=== Directions ===
The full set of entries is to be returned word for word.

==== Data for processing ====

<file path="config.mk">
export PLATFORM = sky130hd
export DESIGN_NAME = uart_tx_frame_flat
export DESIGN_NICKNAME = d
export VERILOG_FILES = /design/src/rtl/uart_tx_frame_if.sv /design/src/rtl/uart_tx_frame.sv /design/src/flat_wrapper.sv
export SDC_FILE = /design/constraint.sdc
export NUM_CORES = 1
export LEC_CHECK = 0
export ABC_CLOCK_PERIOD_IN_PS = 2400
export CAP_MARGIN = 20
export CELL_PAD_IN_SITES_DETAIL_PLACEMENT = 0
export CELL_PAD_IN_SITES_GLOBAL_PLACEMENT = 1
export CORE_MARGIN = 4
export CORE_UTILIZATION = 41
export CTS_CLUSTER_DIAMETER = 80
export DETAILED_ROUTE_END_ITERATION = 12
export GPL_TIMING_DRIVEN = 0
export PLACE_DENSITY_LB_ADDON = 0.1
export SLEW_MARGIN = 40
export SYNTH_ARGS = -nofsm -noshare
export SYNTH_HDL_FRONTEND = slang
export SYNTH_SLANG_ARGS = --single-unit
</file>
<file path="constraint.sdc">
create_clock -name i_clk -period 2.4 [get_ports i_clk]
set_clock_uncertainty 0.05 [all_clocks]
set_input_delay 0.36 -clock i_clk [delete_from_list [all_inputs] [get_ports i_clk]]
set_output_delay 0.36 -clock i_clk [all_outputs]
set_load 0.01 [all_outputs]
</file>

====

=== Answer space ===
<file path="config.mk">
export PLATFORM = sky130hd
export DESIGN_NAME = uart_tx_frame_flat
export DESIGN_NICKNAME = d
export VERILOG_FILES = /design/src/rtl/uart_tx_frame_if.sv /design/src/rtl/uart_tx_frame.sv /design/src/flat_wrapper.sv
export SDC_FILE = /design/constraint.sdc
export NUM_CORES = 1
export LEC_CHECK = 0
export ABC_CLOCK_PERIOD_IN_PS = 2400
export CAP_MARGIN = 20
export CELL_PAD_IN_SITES_DETAIL_PLACEMENT = 0
export CELL_PAD_IN_SITES_GLOBAL_PLACEMENT = 1
export CORE_MARGIN = 4
export CORE_UTILIZATION = 41
export CTS_CLUSTER_DIAMETER = 80
export DETAILED_ROUTE_END_ITERATION = 12
export GPL_TIMING_DRIVEN = 0
export PLACE_DENSITY_LB_ADDON = 0.1
export SLEW_MARGIN = 40
export SYNTH_ARGS = -nofsm -noshare
export SYNTH_HDL_FRONTEND = slang
export SYNTH_SLANG_ARGS = --single-unit
</file>
<file path="constraint.sdc">
create_clock -name i_clk -period 2.4 [get_ports i_clk]
set_clock_uncertainty 0.05 [all_clocks]
set_input_delay 0.36 -clock i_clk [delete_from_list [all_inputs] [get_ports i_clk]]
set_output_delay 0.36 -clock i_clk [all_outputs]
set_load 0.01 [all_outputs]
</file>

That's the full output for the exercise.